Types of Council Tenancies
Kingston Council offers one of three tenancy types to new tenants.
Most new council tenants with Kingston Council will be given an Introductory Tenancy for the first 12 months. If the Introductory tenant does not break any of the tenancy conditions (for example, ensures the rent is paid, keeps the property and garden kept in good condition) the tenancy will automatically become a Secure tenancy after one year.
Secure tenants are able to keep their tenancy for as long as they choose. Secure tenancies are sometimes also known as Lifetime tenancies.
The council can only seek to recover possession of the property under certain legal grounds.
Secure tenants have the right to:
buy their home / Right to Buy (unless a sheltered property)
take in lodgers with our permission (unless a sheltered property)
sublet part of their home
The council will usually offer Non-secure tenancies to those being provided with temporary accommodation. Non-secure tenants have much fewer rights than Secure tenants.
You will sign and be given a written tenancy agreement before you move in to your home. This is an important legal contract between you, the tenant, and Kingston Council, your landlord.
The tenancy agreement states the type of tenancy you have been given and includes information about:
Your rights and responsibilities
You should read your tenancy agreement carefully and ensure that you are familiar with the terms of the agreement.
If a tenancy is in more than one name it is called a joint tenancy. Both joint tenants are equally responsible for the conduct of the tenancy. This means that if rent arrears arise both tenants are jointly responsible for repayment of the debt, regardless of which person normally pays the rent to the council.
Joint tenants continue to enjoy equal rights to the tenancy and remain jointly liable for the payment of the rent even if their relationship has ended and/or one person has moved out of the property.
In these situations each joint tenant should obtain their own independent legal advice. The council is unable to unilaterally decide who should continue to live at the property.
If one joint tenant gives notice, the whole tenancy will come to an end even if the other joint tenant doesn’t agree and/or wants to stay in the property.
Appeal a tenancy decision
Flexible tenancy instead of a secure tenancy
If we offer you a flexible tenancy instead of a secure tenancy, you may appeal.

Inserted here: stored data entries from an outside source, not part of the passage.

### src/rtl/decode_queue.sv
// Decode stage + DEPTH-entry FIFO between fetch and execute of the 19-bit CPU.
// Optional macro DECODE_ILLEGAL_TRAP_EN: illegal ops flag illegal_o and raise a sticky input trap.
module decode_queue #(
   parameter int DEPTH = 4,
   parameter int IMM_W = 19,
   parameter int PC_W  = 16
) (
   input  logic                         clk_i,
   input  logic                         rst_ni,
   input  logic                         flush_i,
   input  logic                         in_valid_i,
   output logic                         in_ready_o,
   input  logic [18:0]                  instr_i,
   input  logic [PC_W-1:0]              pc_i,
   output logic                         out_valid_o,
   input  logic                         out_ready_i,
   output logic [2:0]                   rs1_o,
   output logic [2:0]                   rs2_o,
   output logic [2:0]                   rd_o,
   output logic [3:0]                   op_o,
   output logic [2:0]                   funct3_o,
   output logic [2:0]                   funct7_o,
   output logic                         r_type_o,
   output logic                         i_type_o,
   output logic                         s_type_o,
   output logic                         b_type_o,
   output logic                         u_type_o,
   output logic                         j_type_o,
   output logic [IMM_W-1:0]             imm_o,
   output logic [PC_W-1:0]              pc_o,
   output logic                         illegal_o,
   output logic [$clog2(DEPTH+1)-1:0]   count_o
);

   localparam int PTR_W = $clog2(DEPTH);
   localparam int CNT_W = $clog2(DEPTH+1);

   localparam logic [3:0] R_TYPE   = 4'h0;
   localparam logic [3:0] I_TYPE_0 = 4'h1;
   localparam logic [3:0] I_TYPE_1 = 4'h2;
   localparam logic [3:0] I_TYPE_2 = 4'h3;
   localparam logic [3:0] S_TYPE   = 4'h4;
   localparam logic [3:0] B_TYPE   = 4'h5;
   localparam logic [3:0] U_TYPE_0 = 4'h6;
   localparam logic [3:0] U_TYPE_1 = 4'h7;
   localparam logic [3:0] J_TYPE   = 4'h8;

   typedef struct packed {
      logic [2:0]       rs1;
      logic [2:0]       rs2;
      logic [2:0]       rd;
      logic [3:0]       op;
      logic [2:0]       f3;
      logic [2:0]       f7;
      logic [5:0]       flags;   // {r,i,s,b,u,j}
      logic [IMM_W-1:0] imm;
      logic [PC_W-1:0]  pc;
      logic             ill;
   } pkt_t;

   pkt_t              r_mem [DEPTH];
   logic [PTR_W-1:0]  r_wptr, r_rptr;
   logic [CNT_W-1:0]  r_count;
   logic              r_trap;

   pkt_t              w_pkt, w_out;
   logic              w_push, w_pop, w_full, w_empty;
   logic signed [2:0]  w_imm_i;
   logic signed [8:0]  w_imm_s;
   logic signed [9:0]  w_imm_b;
   logic signed [12:0] w_imm_j;

   assign w_imm_i = instr_i[18:16];
   assign w_imm_s = {instr_i[18:13], instr_i[9:7]};
   assign w_imm_b = {instr_i[18:13], instr_i[6:4], 1'b0};
   assign w_imm_j = {instr_i[18:7], 1'b0};

   always_comb begin
      w_pkt     = '0;
      w_pkt.rs1 = instr_i[12:10];
      w_pkt.rs2 = instr_i[15:13];
      w_pkt.rd  = instr_i[6:4];
      w_pkt.op  = instr_i[3:0];
      w_pkt.f3  = instr_i[9:7];
      w_pkt.f7  = instr_i[18:16];
      w_pkt.pc  = pc_i;
      case (instr_i[3:0])
         R_TYPE: w_pkt.flags = 6'b100000;
         I_TYPE_0, I_TYPE_1, I_TYPE_2: begin
            w_pkt.flags = 6'b010000;
            w_pkt.imm   = IMM_W'($signed(w_imm_i));
         end
         S_TYPE: begin
            w_pkt.flags = 6'b001000;
            w_pkt.imm   = IMM_W'($signed(w_imm_s));
         end
         B_TYPE: begin
            w_pkt.flags = 6'b000100;
            w_pkt.imm   = IMM_W'($signed(w_imm_b));
         end
         U_TYPE_0, U_TYPE_1: begin
            w_pkt.flags = 6'b000010;
            w_pkt.imm   = IMM_W'({instr_i[18:7], 7'b0});
         end
         J_TYPE: begin
            w_pkt.flags = 6'b000001;
            w_pkt.imm   = IMM_W'($signed(w_imm_j));
         end
         default: ;
      endcase
`ifdef DECODE_ILLEGAL_TRAP_EN
      w_pkt.ill = ~|w_pkt.flags;
`endif
   end

   assign w_full      = (r_count == CNT_W'(DEPTH));
   assign w_empty     = (r_count == '0);
   assign in_ready_o  = ~w_full & ~r_trap;
   assign out_valid_o = ~w_empty;
   assign w_push      = in_valid_i & in_ready_o;
   assign w_pop       = out_valid_o & out_ready_i;
   assign count_o     = r_count;

   always_ff @(posedge clk_i or negedge rst_ni) begin
      if (!rst_ni) begin
         r_wptr  <= '0;
         r_rptr  <= '0;
         r_count <= '0;
      end else if (flush_i) begin
         r_wptr  <= '0;
         r_rptr  <= '0;
         r_count <= '0;
      end else begin
         if (w_push) r_wptr <= r_wptr + PTR_W'(1);
         if (w_pop)  r_rptr <= r_rptr + PTR_W'(1);
         case ({w_push, w_pop})
            2'b10:   r_count <= r_count + CNT_W'(1);
            2'b01:   r_count <= r_count - CNT_W'(1);
            default: r_count <= r_count;
         endcase
      end
   end

`ifdef DECODE_ILLEGAL_TRAP_EN
   // Sticky: only flush or reset reopens the input after an illegal push.
   always_ff @(posedge clk_i or negedge rst_ni) begin
      if (!rst_ni)                          r_trap <= 1'b0;
      else if (flush_i)                     r_trap <= 1'b0;
      else if (w_push && w_pkt.ill)         r_trap <= 1'b1;
   end
`else
   assign r_trap = 1'b0;
`endif

   // Packet storage carries no reset; occupancy gating hides stale entries.
   always_ff @(posedge clk_i) begin
      if (w_push && !flush_i) r_mem[r_wptr] <= w_pkt;
   end

   assign w_out    = out_valid_o ? r_mem[r_rptr] : '0;
   assign rs1_o    = w_out.rs1;
   assign rs2_o    = w_out.rs2;
   assign rd_o     = w_out.rd;
   assign op_o     = w_out.op;
   assign funct3_o = w_out.f3;
   assign funct7_o = w_out.f7;
   assign r_type_o = w_out.flags[5];
   assign i_type_o = w_out.flags[4];
   assign s_type_o = w_out.flags[3];
   assign b_type_o = w_out.flags[2];
   assign u_type_o = w_out.flags[1];
   assign j_type_o = w_out.flags[0];
   assign imm_o    = w_out.imm;
   assign pc_o     = w_out.pc;
   assign illegal_o = w_out.ill;

endmodule

### config.mk
export PLATFORM = sky130hd
export DESIGN_NAME = decode_queue
export DESIGN_NICKNAME = d
export VERILOG_FILES = /design/src/rtl/decode_queue.sv
export SDC_FILE = /design/constraint.sdc
export NUM_CORES = 1
export LEC_CHECK = 0
export CAP_MARGIN = 25
export CORE_MARGIN = 8
export CORE_UTILIZATION = 57
export CTS_BUF_LIST = sky130_fd_sc_hd__clkbuf_8 sky130_fd_sc_hd__clkbuf_16
export DETAILED_ROUTE_END_ITERATION = 8
export DONT_BUFFER_PORTS = 1
export GPL_ROUTABILITY_DRIVEN = 0
export MAX_ROUTING_LAYER = met4
export PLACE_DENSITY_LB_ADDON = 0.12
export SETUP_SLACK_MARGIN = 0.5
export SLEW_MARGIN = 20
export SYNTH_ARGS = -nofsm -noshare
export SYNTH_HDL_FRONTEND = slang
export SYNTH_SLANG_ARGS = --single-unit
### constraint.sdc
create_clock -name clk_i -period 3.1 [get_ports clk_i]
set_input_delay 0.62 -clock clk_i [delete_from_list [all_inputs] [get_ports clk_i]]
set_output_delay 0.62 -clock clk_i [all_outputs]
set_load 0.01 [all_outputs]
==> results.ini <==
[sta]
max_slew_margin=0.6125
hold_viol=0
slew_violations=0
rsz0062_at_grt=true
fmax_mhz=382.9
setup_viol=0
whs_ps=172.7
min_period_ps=2611
setup_tns_ps=0
post-route-period-util=0.8424
skew_ps=7.465
tightest_slew_ps=578.6

[yosys]
synth_area_sq_um=10230
ys_seq_elements=247
synth_edf_count=240
avgSynthCellArea_sq_um=19.35
netlist_instances=529
synth-seq-area-share=0.7213
synth_nets=574
ys_types=53
async_reset_ff_frac=0.02834
synth_top_flop_cell=edfxtp_1
ys.warnings.count=0

[global_routing]
grt_max_degree=49
antenna_found_initial=1
overflow=0
grt_pass1_wl_um=30710
grt_pass1_vias=5124
track_usage=0.1870

[pwr]
total_power_mw=8.237
peakVddDrop_v=0.0004215
power.static_leakage_nw=3.799
powerDensity_nw_per_um2=712.2

[finish]
final_common_cell=edfxtp_1
final_cell_mix=edfxtp_1, mux4_2, and2_4, clkbuf_16, and2_1
fin_nets=589
synthToLayoutAreaGrowth_pct=13.01
layout-drive-gt1-share=0.3155

[worst_hold_path]
hp-start=flush_i
min_path_type=in2reg
hold-path-cell-count=1
hold_end=r_rptr[0]

[critical_path]
slowest_delay_ps=550
cp_max_fo=7
rrSetupSlack_ps=770
worstPathCellList=buf_12 -> buf_4 -> mux4_2 -> and2_4
critical_path_arrival_ps=1990
critPathSlowestCell=mux4_2
startpoint_type=flop
worstPathRequired_ps=2480
r2r-start=count_o[2]
critPathKind=reg2out
r2r_end=r_mem[1][35]
rr_worst_depth=4
endpoint_kind=primary output

[clock_tree]
cts_tree=built
clk_latency_ps=510
cts_buffers=25
clock-sinks=247
root_buffer=clkbuf_16
cts_max_level=1
clock_path_buffers=3
cts.reportedPaths.clkPinSlew_ps=60

[die]
io_pins=106
start_util=0.5757
die_y_um=150
core_sq_um=17780
die_x_um=150
dieArea_sq_um=22500
row_count=49

[routing]
routed_wl_um=20900
wl_per_cell_um=26.42
drc_errors=0
routed_via_density=6.240
drt.antenna.violating_nets=0
first_pass_iters=5
first_iter_violations=537
num_vias=4936

[outcome]
status=completed

[job]
maxCapViolCount=0

[placement]
dp_hpwl_um=12220
io_buffers=0

## worst max-delay path: cells and delay by family (launching register included)
| kind | cells | cell delay (ps) |
|---|---|---|
| mux | 1 | 550 |
| buf+inv | 2 | 300 |
| simple gates | 1 | 200 |
| flops | 1 | 440 |
## layout make-up
type	count	area, sq um
multi-input cells	239	2699
flip-flops and latches	247	7390
diodes	1	2.502
inverters	8	30.03
repair buffers	23	402.9
clock buffers	25	625.6
clock inverters	19	130.1
well taps	229	286.5
fillers	1222	6213
## sequential cells by signal (all words and copies together), names as in the netlist
| signal | count |
|---|---|
| count_o | 3 |
| r_wptr | 2 |
| r_mem | 240 |
| r_rptr | 2 |
## metal layers
layer  vias up  track usage  routed length, um
met3        36      0.04233               1529
li1       2157            -                  -
met1      2588       0.2348               8593
met2       155       0.3054              10420
met5         -            -                  0
met4         0      0.04698                360
## report_power, final
group	total (mW)	switching [mW]	internal, mW
Combinational	1.58	0.786	0.793
Clock	2.77	1.16	1.62
Sequential	3.88	0.0746	3.81
Total	8.24	2.02	6.22
## repair_timing
action | in CTS | in global routing
cloned | 2 | 6
hold buffers | 1 | 0
endpoints found under the hold margin | 7 | 0
endpoints found under the setup margin | 61 | 55
pin swaps | 1 | 0
gates resized for setup | 6 | 47
buffers inserted | 2 | 3
## per-stage QoR
step	cell area (sq um)	setup slack [ps]	std cells	util
floorplan	10240	747.7	529	-
global placement	10460	696.3	732	0.5883
detailed placement	10460	585.9	732	0.5883
CTS	11290	405.2	781	0.6348
global route	11570	439.5	791	0.6505
finish	11570	488.6	791	0.6505
## Yosys cell counts, types with 2 or more instances
master    count  area [sq um]
a31oi_1       2         12.51
nand3_1       8         40.04
or2b_1        2         15.01
nor2b_1       2         12.51
a211oi_1      2         15.01
and3b_1       3         26.28
xor2_1        3         26.28
edfxtp_1    240          7207
or2_2         2         12.51
mux4_2       60          1351
dfrtp_1       7         175.2
nor3_1        3         15.01
clkbuf_1     14         52.55
a22oi_1       7         52.55
o21ai_0       4         20.02
nor2_1       12         45.04
nor4bb_1      2         20.02
a221o_1       3         30.03
buf_6         2         22.52
buf_2        12         60.06
a21oi_1       3         15.01
ha_1          4         50.05
buf_1         2         7.510
mux2i_1       8         80.08
inv_1         8         30.03
nand2_1       9         33.78
and2_1       64         400.4
buf_12        6         120.1
o22ai_1      10         62.56
mux2_2        2         22.52
## worst max path at each step
stage | from | endpoint | depth (start not counted)
after floorplan | in_valid_i | r_mem[0][0] | 4
after global placement | count_o[0] | funct3_o[0] | 2
after detailed placement | count_o[0] | imm_o[8] | 2
after CTS | r_rptr[0] | op_o[2] | 3
after global routing | r_rptr[0] | j_type_o | 4
final | r_rptr[0] | imm_o[9] | 4
## cells by family (layout without fill, tap and decap cells)
family,count (synthesis),after routing,share of synthesized area
xor+xnor,3,3,0.002568
other cells,1,2,0.0003664
mux,70,70,0.1421
simple gates,116,119,0.06846
compound gates,41,41,0.02861
buf+inv,46,75,0.02983
fa+ha+maj,5,5,0.006846
flops,247,247,0.7213
No activity file was read; power rests on OpenSTA's default activity.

You need to write to the Allocations and Resettlement Manager within 48 hours of being offered the property, telling us why we should offer you a secure tenancy, with any supporting documents. We will then contact you within two working days of receiving your written appeal to let you know the outcome.
Flexible tenancy isn’t being renewed
If we decide not to renew your flexible tenancy, you may appeal by writing to the Housing Operations Manager, within 14 working days of being told our decision.
We will let you know the outcome within 10 working days of receiving the appeal. In some cases, we may contact you to arrange a hearing.